Problem requirements:
Your answer should be the exact lines of the data below from the one containing "input [15:0] a;" through the one containing "period 4.5 ns."; please include nothing else.
++++++++
From an optimization exercise on the open Yosys and OpenROAD flow, aimed at small area; shortcuts taken in it are not production practice.
The RTL was checked by simulation tests, not by an equivalence proof against the original design.
No activity file was given, so power comes from the tool's default toggle rates.

Design eve_pe, start of the top module:
module eve_pe
#(
parameter WORD_SZ = 32,
parameter GENE_SZ = 64,
parameter ATTR_SZ = 8
)(
input clk,
input rst,
input setup,
input state,
input [GENE_SZ - 1: 0]  data_in1,
input [GENE_SZ - 1: 0]  data_in2,
input [GENE_SZ - 1: 0]  gene_in1,
input [GENE_SZ - 1: 0]  gene_in2,
input [GENE_SZ - 1: 0]  random_num_pack,
output [GENE_SZ - 1: 0]  gene_out1,
output [GENE_SZ - 1: 0]  gene_out2,
output [GENE_SZ - 1: 0]  gene_out3,
output reg [2 : 0]  out_valid
);
function gt8;
    input [7:0] a;
    input [7:0] b;
    integer i;
    reg g;
    begin
        g = 1'b0;
        for (i = 0; i < 8; i = i + 1)
            g = (a[i] & ~b[i]) | ((a[i] | ~b[i]) & g);
        gt8 = g;
    end
endfunction
function gt16;
    input [15:0] a;
    input [15:0] b;
    integer i;
    reg g;
    begin
        g = 1'b0;
        for (i = 0; i < 16; i = i + 1)
            g = (a[i] & ~b[i]) | ((a[i] | ~b[i]) & g);
        gt16 = g;
    end
endfunction
reg        fit_gt;           
reg  [7:0] mp_node_bias;
reg  [7:0] mp_node_resp;
reg  [7:0] mp_node_act;
reg  [7:0] mp_node_agg;
reg  [7:0] mp_conn_weight;
reg  [7:0] mp_conn_enable;
reg  [7:0] child_genome_id;
reg  [7:0] node_add_prob;
reg  [7:0] node_del_prob;
reg  [7:0] conn_add_prob;
reg  [7:0] conn_del_prob;
reg  [7:0] del_node_prob;    
reg  [7:0] del_conn_prob;
reg  [7:0] add_node_prob;    
reg  [7:0] add_conn_prob;
reg setup_d1, setup_d2, setup_d3, setup_d4;
wire fit_gt_in = gt8(data_in1[55:48], data_in1[63:56]);
wire fit_gt_nx = setup ? fit_gt_in : fit_gt;
  ...
Size: ~520 I/O pins, about 23,000 µm² of cells after synthesis.
Settings: LEC_CHECK=0, CAP_MARGIN=0, CORE_MARGIN=2, CORE_UTILIZATION=80, SLEW_MARGIN=0; clock period 4.5 ns.
standard.sh (not shown) runs the stock make flow with config.mk's settings and CLKGATE_MAP_FILE= SYNTH_SCRIPT=/design/flow/synth_recipe.tcl, a recipe that flattens the netlist after the stock synthesis.
==> flow/flow/run.sh <==
#!/bin/bash
# The standard layout (the standard.sh: ORFS synthesis with the standard flow's
# synthesis script, floorplan, placement, CTS, routing), with three changes:
#  - synthesis maps the logic with ABC's area-oriented mapper (flow/abc_area.script
#    in place of ORFS's abc_speed.script); registers are mapped as before;
#  - the port buffers that placement puts on every input and output are the
#    platform's smallest buffer, sky130_fd_sc_hd__buf_1;
#  - CTS inserts no dummy loads.
# make's full output goes to standard.log in the folder this runs in.
set -euo pipefail
here=$(pwd)
rm -rf "$here/scripts"
cp -r "$FLOW_HOME/scripts" "$here/scripts"
cp "$here/flow/abc_area.script" "$here/scripts/abc_speed.script"
export BUFFER_PORTS_ARGS="-buffer_cell sky130_fd_sc_hd__buf_1"
export CTS_ARGS="-sink_clustering_enable -repair_clock_nets -sink_clustering_size 16 -sink_clustering_max_diameter 45 -buf_list sky130_fd_sc_hd__clkbuf_8 -dont_use_dummy_load"
bash standard.sh SCRIPTS_DIR="$here/scripts" finish > standard.log 2>&1
==> flow/flow/abc_area.script <==
strash
dch -f
map -a
topo
mfs2 -a
strash
dch -f
map -a
topo
Next try:
--- a/flow/design.v
+++ b/flow/design.v
@@ -191,76 +191,76 @@
     c_key  <= b_zero ? 16'd0 : b_key;
     c_type <= b_zero ? 8'd0  : b_type;
     c_attr[7:0]   <= b_zero ? 8'd0 : xsel[0] ? b_g2_attr[7:0]   : b_g1_attr[7:0];
     c_attr[15:8]  <= b_zero ? 8'd0 : xsel[1] ? b_g2_attr[15:8]  : b_g1_attr[15:8];
     c_attr[23:16] <= b_zero ? 8'd0 : xsel[2] ? b_g2_attr[23:16] : b_g1_attr[23:16];
     c_attr[31:24] <= b_zero ? 8'd0 : xsel[3] ? b_g2_attr[31:24] : b_g1_attr[31:24];
 end
 reg         d_skip;
 reg  [15:0] d_key;
 reg  [7:0]  d_type;
-reg  [31:0] d_attr;
+reg  [31:0] d_attr_n;         
 wire       gtype = c_type[7];
 wire [7:0] r0 = random_num_pack[7:0];
 wire [7:0] r1 = random_num_pack[15:8];
 wire [7:0] r2 = random_num_pack[23:16];
 wire [7:0] r3 = random_num_pack[31:24];
 wire [7:0] th0 = gtype ? mp_conn_weight_nx : mp_node_bias_nx;
 wire [7:0] th1 = gtype ? mp_conn_enable_nx : mp_node_resp_nx;
 wire [7:0] th2 = gtype ? 8'd0 : mp_node_act_nx;
 wire [7:0] th3 = gtype ? 8'd0 : mp_node_agg_nx;
 wire [7:0] mv1 = gtype ? {7'd0, r1[0]} : r1;
 wire [7:0] mv2 = gtype ? 8'd0 : {4'd0, r2[3:0]};
 wire [7:0] mv3 = gtype ? 8'd0 : {5'd0, r3[2:0]};
 always @(posedge clk, posedge rst)
 begin
     if (rst) begin
         d_skip <= 1'b1;
         d_key  <= 16'd0;
         d_type <= 8'd0;
-        d_attr <= 32'd0;
+        d_attr_n <= 32'hffffffff;
     end else begin
         d_skip <= c_skip;
         d_key  <= c_key;
         d_type <= c_type;
-        d_attr[7:0]   <= gt8(r0, th0) ? r0  : c_attr[7:0];
-        d_attr[15:8]  <= gt8(r1, th1) ? mv1 : c_attr[15:8];
-        d_attr[23:16] <= gt8(r2, th2) ? mv2 : c_attr[23:16];
-        d_attr[31:24] <= gt8(r3, th3) ? mv3 : c_attr[31:24];
+        d_attr_n[7:0]   <= ~(gt8(r0, th0) ? r0  : c_attr[7:0]);
+        d_attr_n[15:8]  <= ~(gt8(r1, th1) ? mv1 : c_attr[15:8]);
+        d_attr_n[23:16] <= ~(gt8(r2, th2) ? mv2 : c_attr[23:16]);
+        d_attr_n[31:24] <= ~(gt8(r3, th3) ? mv3 : c_attr[31:24]);
     end
 end
-reg  [63:0] e_gene;
+reg  [63:0] e_gene;          
 reg         e_bubble;
 always @(posedge clk, posedge rst)
 begin
     if (rst)
         e_bubble <= 1'b0;
     else
         e_bubble <= d_skip;
 end
 always @(posedge clk)
-    e_gene <= {child_genome_id, d_type, d_key, d_attr};
+    e_gene <= {child_genome_id, d_type, d_key, d_attr_n};    
 wire [7:0] e_src  = e_gene[47:40];
 wire [7:0] e_dst  = e_gene[39:32];
 wire       e_hidden = (e_gene[54:53] == 2'b00);
 reg  [7:0] hidden_max0;
 always @(posedge clk, posedge rst)
 begin
     if (rst)
         hidden_max0 <= 8'd0;
     else if (setup)
         hidden_max0 <= 8'd0;
     else if (!state && !e_bubble && e_hidden && gt8(e_src, hidden_max0))
         hidden_max0 <= e_src;
 end
 wire [7:0] r5 = random_num_pack[39:32];
-reg  [63:0] f_gene;
+reg  [63:0] f_gene;          
 reg         f_valid;
 reg  [3:0]  del_ctr;
 reg  [63:0] del_list;            
 wire [7:0] del_hit;
 generate
     for (gi = 0; gi < 8; gi = gi + 1) begin : g_match
         assign del_hit[gi] = (del_ctr > gi) && ((e_src == del_list[8*gi+7:8*gi]) || (e_dst == del_list[8*gi+7:8*gi]));
     end
 endgenerate
 wire del_node = !setup_d3 && !e_bubble && !state && gt8(r5, del_node_prob) && !del_ctr[3] && e_hidden;
@@ -285,21 +285,21 @@
         f_valid <= !((|del_hit) || gt8(r5, del_conn_prob));
     end
 end
 always @(posedge clk)
 begin
     f_gene <= e_gene;
     if (del_node)
         del_list <= {del_list[55:0], e_src};
 end
 wire [7:0] r6 = random_num_pack[47:40];
-reg  [63:0] g_gene;
+reg  [63:0] g_gene;          
 reg  [7:0]  g_genome_id;
 reg  [7:0]  src_reg;
 reg  [7:0]  hidden_max1;
 reg         next_flag;
 always @(posedge clk, posedge rst)
 begin
     if (rst) begin
         out_valid   <= 3'b000;
         hidden_max1 <= 8'd0;
         next_flag   <= 1'b0;
@@ -328,15 +328,15 @@
 wire rec_src = !setup_d4 && f_valid && state && !gt8(r6, add_node_prob) && gt8(r6, add_conn_prob) && !next_flag;
 always @(posedge clk)
 begin
     g_gene      <= f_gene;
     g_genome_id <= child_genome_id;
     if (rec_src)
         src_reg <= f_gene[47:40];
 end
 wire split = out_valid[2];
 assign gene_out1 = split ? {g_gene[63:56], 8'h00, hidden_max1, 8'h00, 32'h01010101}
-                         : g_gene;
-assign gene_out2 = split ? {g_gene[63:56], 8'h80, g_gene[47:40], hidden_max1, g_gene[31:0]}
+                         : {g_gene[63:32], ~g_gene[31:0]};
+assign gene_out2 = split ? {g_gene[63:56], 8'h80, g_gene[47:40], hidden_max1, ~g_gene[31:0]}
                          : {g_genome_id, 8'h80, src_reg, g_gene[39:32], 32'h01010000};
 assign gene_out3 = {g_gene[63:56], 8'h80, hidden_max1, g_gene[39:32], 32'h01010000};
 endmodule
Outcome: Register-to-register slack is worse by 140 ps. Hold slack is better by 31 ps. Setup slack is worse by 140 ps. Total power decreases by about 1.1%. Cell area decreases by about 0.8%. Sequential power hardly moves. Routed wire length decreases by 4.4%. Area after synthesis decreases by about 0.9%. Critical path depth increases by 1. Die area decreases by 0.92%. Utilization decreases by 0.20 points. Combinational power decreases by about 9%. Count of clock-buffer cells in the layout decreases by 1.

-- separate check: timing with driven ports --
The flow's constraints put no driver on any port. The routed layouts listed below were extracted and timed again, unchanged, in two steps.
Step 1 (the two cells are an assumption about what drives the block):
set clk [get_ports {clk}]
set_driving_cell -lib_cell sky130_fd_sc_hd__clkbuf_16 $clk
set_driving_cell -lib_cell sky130_fd_sc_hd__buf_2 [delete_from_list [all_inputs] $clk]
Step 2 moves the port delays by t, midway between the first and last clock arrival at a register: inputs arrive t later, outputs are due t later. That takes back most of the time a late clock gives input paths.
Slacks: ideal / step 1 / step 2; pairs: ideal / step 1.
| run | t (ns) | slack for setup (ns) | hold slack, ns | cell pins on the clock port's net |
|---|---|---|---|---|
| the first run | 0.633 | 0.645 / 0.633 / 0.086 | 0.280 / 0.280 / 0.280 | 1 |
| the second run | 0.646 | 0.508 / 0.508 / -0.103 | 0.311 / 0.311 / 0.311 | 1 |
Met with ideal ports but missed after step 2: setup timing in the second run. The setup slack of the second run, which loses most, moves by 0.000 ns with the drivers and by -0.611 ns with both steps.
++++++++
Task output:
    input [15:0] a;
    input [15:0] b;
    integer i;
    reg g;
    begin
        g = 1'b0;
        for (i = 0; i < 16; i = i + 1)
            g = (a[i] & ~b[i]) | ((a[i] | ~b[i]) & g);
        gt16 = g;
    end
endfunction
reg        fit_gt;           
reg  [7:0] mp_node_bias;
reg  [7:0] mp_node_resp;
reg  [7:0] mp_node_act;
reg  [7:0] mp_node_agg;
reg  [7:0] mp_conn_weight;
reg  [7:0] mp_conn_enable;
reg  [7:0] child_genome_id;
reg  [7:0] node_add_prob;
reg  [7:0] node_del_prob;
reg  [7:0] conn_add_prob;
reg  [7:0] conn_del_prob;
reg  [7:0] del_node_prob;    
reg  [7:0] del_conn_prob;
reg  [7:0] add_node_prob;    
reg  [7:0] add_conn_prob;
reg setup_d1, setup_d2, setup_d3, setup_d4;
wire fit_gt_in = gt8(data_in1[55:48], data_in1[63:56]);
wire fit_gt_nx = setup ? fit_gt_in : fit_gt;
  ...
Size: ~520 I/O pins, about 23,000 µm² of cells after synthesis.
Settings: LEC_CHECK=0, CAP_MARGIN=0, CORE_MARGIN=2, CORE_UTILIZATION=80, SLEW_MARGIN=0; clock period 4.5 ns.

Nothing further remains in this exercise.